Le Voleur de bicyclette
Rome, en 1948. Le chômage règne. Engagé comme colleur d’affiches, Antonio Ricci se voit contraint de vendre des effets personnels pour pouvoir s’acheter un vélo, indispensable à son nouveau travail. On ne tarde pas à le lui voler. Il part à la recherche du voleur avec son fils...

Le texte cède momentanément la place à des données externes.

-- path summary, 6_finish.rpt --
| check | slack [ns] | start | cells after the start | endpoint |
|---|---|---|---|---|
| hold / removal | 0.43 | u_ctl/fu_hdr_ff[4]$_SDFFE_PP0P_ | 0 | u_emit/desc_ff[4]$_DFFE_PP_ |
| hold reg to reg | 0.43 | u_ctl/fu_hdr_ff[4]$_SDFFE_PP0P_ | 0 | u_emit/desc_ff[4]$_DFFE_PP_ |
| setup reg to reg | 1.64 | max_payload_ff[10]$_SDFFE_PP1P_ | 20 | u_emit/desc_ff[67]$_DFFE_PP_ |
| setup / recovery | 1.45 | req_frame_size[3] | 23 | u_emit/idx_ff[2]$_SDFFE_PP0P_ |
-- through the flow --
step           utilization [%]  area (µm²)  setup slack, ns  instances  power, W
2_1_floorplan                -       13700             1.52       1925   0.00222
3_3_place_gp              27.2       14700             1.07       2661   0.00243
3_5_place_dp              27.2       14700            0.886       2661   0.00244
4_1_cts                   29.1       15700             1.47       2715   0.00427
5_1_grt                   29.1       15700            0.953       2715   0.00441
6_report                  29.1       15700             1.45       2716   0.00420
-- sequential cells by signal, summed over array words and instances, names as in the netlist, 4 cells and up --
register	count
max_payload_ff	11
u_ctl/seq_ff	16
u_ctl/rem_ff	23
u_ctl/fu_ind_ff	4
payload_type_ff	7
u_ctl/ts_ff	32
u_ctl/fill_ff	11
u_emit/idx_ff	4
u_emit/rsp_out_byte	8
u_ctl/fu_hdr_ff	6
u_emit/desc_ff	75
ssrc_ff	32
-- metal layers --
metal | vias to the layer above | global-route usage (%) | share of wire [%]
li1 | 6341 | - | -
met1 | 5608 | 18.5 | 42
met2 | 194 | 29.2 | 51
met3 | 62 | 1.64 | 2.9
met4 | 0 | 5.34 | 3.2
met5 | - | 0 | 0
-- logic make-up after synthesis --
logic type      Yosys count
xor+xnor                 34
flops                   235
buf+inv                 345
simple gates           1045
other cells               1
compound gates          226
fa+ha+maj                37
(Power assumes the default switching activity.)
### src/rtl/eppc_pkg.sv
// ============================================================================
// EAP packet parse/classify package
// Shared types and constants for the EAP header parser and its channels.
// ============================================================================
package eppc_pkg;

    // EAP code values.
    localparam logic [7:0] CODE_REQUEST  = 8'd1;
    localparam logic [7:0] CODE_RESPONSE = 8'd2;
    localparam logic [7:0] CODE_SUCCESS  = 8'd3;
    localparam logic [7:0] CODE_FAILURE  = 8'd4;

    // EAP type values.
    localparam logic [7:0] TYPE_IDENTITY = 8'd1;
    localparam logic [7:0] TYPE_MD5      = 8'd4;

    // Header geometry.
    localparam logic [15:0] HDR_LEN       = 16'd4;
    localparam logic [15:0] REQ_MIN_LEN   = 16'd5;
    localparam logic [15:0] CHAL_VAL_OFS  = 16'd6;
    localparam logic [15:0] CNT_MAX       = 16'hFFFF;

    // Byte offsets of the captured header fields.
    localparam logic [15:0] OFS_CODE      = 16'd0;
    localparam logic [15:0] OFS_IDENT     = 16'd1;
    localparam logic [15:0] OFS_LEN_HI    = 16'd2;
    localparam logic [15:0] OFS_LEN_LO    = 16'd3;
    localparam logic [15:0] OFS_TYPE      = 16'd4;
    localparam logic [15:0] OFS_VAL_SIZE  = 16'd5;

    // Event class of a finished packet.
    typedef enum logic [2:0] {
        EV_SUCCESS     = 3'd0,
        EV_FAILURE     = 3'd1,
        EV_IDENTITY    = 3'd2,
        EV_MD5_CHAL    = 3'd3,
        EV_UNSUPPORTED = 3'd4
    } t_event;

    // One input beat.
    typedef struct packed {
        logic [7:0] data_byte;
        logic       last_byte;
    } t_in_beat;

    // One result beat.
    typedef struct packed {
        logic        status;
        t_event      event_res;
        logic [7:0]  code;
        logic [7:0]  identifier;
        logic [15:0] packet_length;
        logic [7:0]  eap_type;
        logic        challenge_valid;
        logic [7:0]  challenge_length;
    } t_out_beat;

endpackage
<file path="config.mk">
export PLATFORM = sky130hd
export DESIGN_NAME = kflerp_interp
export DESIGN_NICKNAME = d
export VERILOG_FILES = /design/src/hw/rtl/kflerp_pkg.sv /design/src/hw/rtl/kflerp_interp.sv
export VERILOG_INCLUDE_DIRS = /design/src /design/src/hw/rtl
export SDC_FILE = /design/constraint.sdc
export NUM_CORES = 2
export LEC_CHECK = 0
export BUFFER_PORTS_ARGS = -buffer_cell sky130_fd_sc_hd__buf_4
export CORE_ASPECT_RATIO = 1.2
export CORE_MARGIN = 2
export CORE_UTILIZATION = 40
export CTS_CLUSTER_SIZE = 12
export DETAILED_ROUTE_END_ITERATION = 16
export PLACE_DENSITY = 0.59
export SYNTH_ARGS = -nofsm -noshare
export SYNTH_HDL_FRONTEND = slang
export SYNTH_SLANG_ARGS = --single-unit
</file>
<file path="constraint.sdc">
create_clock -name clk -period 23.8 [get_ports clk]
set_input_delay 1.19 -clock clk [delete_from_list [all_inputs] [get_ports clk]]
set_output_delay 1.19 -clock clk [all_outputs]
set_load 0.005 [all_outputs]
</file>
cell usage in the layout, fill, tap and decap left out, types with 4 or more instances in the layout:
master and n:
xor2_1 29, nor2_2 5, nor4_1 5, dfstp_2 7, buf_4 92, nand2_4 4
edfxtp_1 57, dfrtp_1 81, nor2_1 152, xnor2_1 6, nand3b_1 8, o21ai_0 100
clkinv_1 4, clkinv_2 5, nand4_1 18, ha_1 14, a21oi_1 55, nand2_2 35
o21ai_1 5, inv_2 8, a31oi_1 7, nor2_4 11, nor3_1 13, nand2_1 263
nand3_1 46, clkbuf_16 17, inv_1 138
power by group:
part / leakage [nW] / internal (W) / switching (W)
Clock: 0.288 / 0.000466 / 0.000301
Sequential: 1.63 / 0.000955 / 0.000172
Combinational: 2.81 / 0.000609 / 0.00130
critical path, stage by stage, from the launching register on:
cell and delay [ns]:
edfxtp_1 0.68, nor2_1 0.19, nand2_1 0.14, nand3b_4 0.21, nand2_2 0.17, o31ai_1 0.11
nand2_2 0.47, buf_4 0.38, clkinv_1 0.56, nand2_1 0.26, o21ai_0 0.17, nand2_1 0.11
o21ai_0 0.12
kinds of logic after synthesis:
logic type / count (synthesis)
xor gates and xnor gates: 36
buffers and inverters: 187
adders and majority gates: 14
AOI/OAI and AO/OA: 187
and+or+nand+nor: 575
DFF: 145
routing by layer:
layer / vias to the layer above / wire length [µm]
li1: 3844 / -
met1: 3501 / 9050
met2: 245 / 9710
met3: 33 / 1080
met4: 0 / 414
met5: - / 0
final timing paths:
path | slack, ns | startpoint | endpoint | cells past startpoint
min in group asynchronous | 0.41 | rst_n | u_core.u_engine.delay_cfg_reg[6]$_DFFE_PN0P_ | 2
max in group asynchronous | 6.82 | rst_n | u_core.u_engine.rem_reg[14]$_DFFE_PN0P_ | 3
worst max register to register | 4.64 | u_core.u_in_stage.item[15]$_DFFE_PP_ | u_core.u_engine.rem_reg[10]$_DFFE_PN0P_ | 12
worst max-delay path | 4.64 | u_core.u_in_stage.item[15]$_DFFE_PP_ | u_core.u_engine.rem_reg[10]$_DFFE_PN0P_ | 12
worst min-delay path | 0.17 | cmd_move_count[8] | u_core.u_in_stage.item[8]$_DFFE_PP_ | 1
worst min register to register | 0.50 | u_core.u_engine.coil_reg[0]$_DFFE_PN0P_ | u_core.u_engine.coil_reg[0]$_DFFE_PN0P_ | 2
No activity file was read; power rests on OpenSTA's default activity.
===== config.mk =====
export PLATFORM = sky130hd
export DESIGN_NAME = swmf_cell
export DESIGN_NICKNAME = d
export VERILOG_FILES = /design/src/rtl/swmf_pkg.sv /design/src/rtl/swmf_cell.sv
export SDC_FILE = /design/constraint.sdc
export NUM_CORES = 1
export LEC_CHECK = 0
export ABC_AREA = 0
export BUFFER_PORTS_ARGS = -buffer_cell sky130_fd_sc_hd__buf_4
export CELL_PAD_IN_SITES_DETAIL_PLACEMENT = 1
export CELL_PAD_IN_SITES_GLOBAL_PLACEMENT = 1
export CORE_MARGIN = 2
export CORE_UTILIZATION = 36
export DETAILED_ROUTE_END_ITERATION = 10
export PLACE_DENSITY_LB_ADDON = 0.3
export SYNTH_ARGS = -nofsm -noshare
export SYNTH_HDL_FRONTEND = slang
export SYNTH_SLANG_ARGS = --single-unit

===== constraint.sdc =====
create_clock -name clk -period 3.2 [get_ports clk]
set_input_delay 0.16 -clock clk [delete_from_list [all_inputs] [get_ports clk]]
set_output_delay 0.16 -clock clk [all_outputs]
set_load 0.005 [all_outputs]
$ cat config.mk
export PLATFORM = sky130hd
export DESIGN_NAME = brbp_ctrl
export DESIGN_NICKNAME = d
export VERILOG_FILES = /design/src/rtl/brbp_pkg.sv /design/src/rtl/brbp_ctrl.sv
export SDC_FILE = /design/constraint.sdc
export NUM_CORES = 1
export LEC_CHECK = 0
export CAP_MARGIN = 10
export CORE_AREA = 2 2 39 41
export CTS_CLUSTER_DIAMETER = 150
export CTS_CLUSTER_SIZE = 25
export DETAILED_ROUTE_END_ITERATION = 10
export DIE_AREA = 0 0 41 43
export DONT_BUFFER_PORTS = 1
export GPL_ROUTABILITY_DRIVEN = 0
export MAX_ROUTING_LAYER = met4
export PLACE_DENSITY = 0.61
export SLEW_MARGIN = 20
export SYNTH_ARGS = -nofsm -noshare
export SYNTH_HDL_FRONTEND = slang
export SYNTH_SLANG_ARGS = --single-unit
export TNS_END_PERCENT = 5
$ cat constraint.sdc
create_clock -name i_clk -period 1.8 [get_ports i_clk]
set_clock_uncertainty 0.15 [all_clocks]
set_input_delay 0.36 -clock i_clk [delete_from_list [all_inputs] [get_ports i_clk]]
set_output_delay 0.36 -clock i_clk [all_outputs]
set_load 0.01 [all_outputs]
## config.mk

```make
export PLATFORM = sky130hd
export DESIGN_NAME = awx_seq
export DESIGN_NICKNAME = d
export VERILOG_FILES = /design/src/sv/awx_pkg.sv /design/src/sv/awx_seq.sv
export VERILOG_INCLUDE_DIRS = /design/src /design/src/sv
export SDC_FILE = /design/constraint.sdc
export NUM_CORES = 1
export LEC_CHECK = 0
export BUFFER_PORTS_ARGS = -buffer_cell sky130_fd_sc_hd__buf_2
export CORE_ASPECT_RATIO = 1.2
export CORE_MARGIN = 2
export CORE_UTILIZATION = 44
export DETAILED_ROUTE_END_ITERATION = 8
export GPL_TIMING_DRIVEN = 0
export PLACE_DENSITY_LB_ADDON = 0.12
export SYNTH_ARGS = -nofsm -noshare
export SYNTH_HDL_FRONTEND = slang
export SYNTH_SLANG_ARGS = --single-unit
```

## constraint.sdc

```tcl
create_clock -name clk -period 1.9 [get_ports clk]
set_input_delay 0.095 -clock clk [delete_from_list [all_inputs] [get_ports clk]]
set_output_delay 0.095 -clock clk [all_outputs]
set_load 0.05 [all_outputs]
```
==> config.mk <==
export PLATFORM = sky130hd
export DESIGN_NAME = signed_int_to_decimal_ascii
export DESIGN_NICKNAME = d
export VERILOG_FILES = /design/src/rtl/sida_pkg.sv /design/src/rtl/signed_int_to_decimal_ascii.sv /design/src/rtl/sida_dabble.sv /design/src/rtl/sida_emit.sv
export SDC_FILE = /design/constraint.sdc
export NUM_CORES = 2
export LEC_CHECK = 0
export BUFFER_PORTS_ARGS = -buffer_cell sky130_fd_sc_hd__buf_2
export CORE_ASPECT_RATIO = 1.4
export CORE_UTILIZATION = 65
export CTS_CLUSTER_SIZE = 20
export DETAILED_ROUTE_END_ITERATION = 16
export HOLD_SLACK_MARGIN = 0.02
export PLACE_DENSITY = 0.86
export SLEW_MARGIN = 10
export SYNTH_ARGS = -nofsm -noshare
export SYNTH_HDL_FRONTEND = slang
export SYNTH_SLANG_ARGS = --single-unit
==> constraint.sdc <==
create_clock -name clk -period 12.6 [get_ports clk]
set_input_delay 1.26 -clock clk [delete_from_list [all_inputs] [get_ports clk]]
set_output_delay 1.26 -clock clk [all_outputs]
set_load 0.01 [all_outputs]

Film-phare du néo-réalisme italien !
Avec Rome, ville ouverte, le film révolutionnaire qui fonda le mouvement, c’est l’œuvre la plus célèbre du néo-réalisme. Réflexion immédiate sur le présent, compassion minutieuse envers les humbles luttant pour leur survie dans un monde où tout est à reconstruire : telles sont les deux lignes de force principales du néo-réalisme. Présentes dans l’un et l’autre film, elles s’y répartissent différemment. La réflexion l'emporte chez Rossellini, la compassion (toujours très pudique) chez De Sica. Celui-ci avait réuni dans son un certain nombre d’éléments qui allèrent droit au cœur du public : dignité du ton et des personnages, lyrisme sous-jacent, refus du désespoir. Il s'en ajoute un autre, un peu plus mystérieux. Comme s’il se méfiait du réalisme pur, du réalisme pour le réalisme, De Sica sème sur le parcours de son personnage des signes ambigus qui maintiennent en éveil l'attention du spectateur. Il satirise d’abord la superstition populaire, mais dans la seconde scène où apparaît la voyante, elle dit au héros : «Ta bicyclette : ou tu la retrouves tout de suite ou tu ne la retrouves jamais» . Il se trouve qu'elle a raison sur les deux points. Rome, d'autre part, est décrite tout au long du film comme un labyrinthe (assez peu réaliste) où le héros et son voleur, toujours très proches l’un de l’autre dans l’espace, semblent jouer à cache-cache et finissent par échanger leurs rôles comme dans la thématique hitchcockienne. Le voleur, découvert, apparaîtra comme une victime et la victime deviendra voleur à son tour. Cette péripétie finale — très habile — se répercute à plusieurs niveaux : psychologique, social, moral, spirituel. L'ultime misère du chômeur est en effet cette perte d'identité accompagnée d’une perte, non moins grave, d'estime de soi. On voit nettement à travers ce film ce qui impressionna le public dans le néo-réalisme : qu’une intrigue au départ extrêmement ténue, faite de péripéties quotidiennes et minuscules, finisse par avoir des échos si considérables qu'ils atteignent peu à peu toutes les couches de conscience du protagoniste et, en même temps, du spectateur.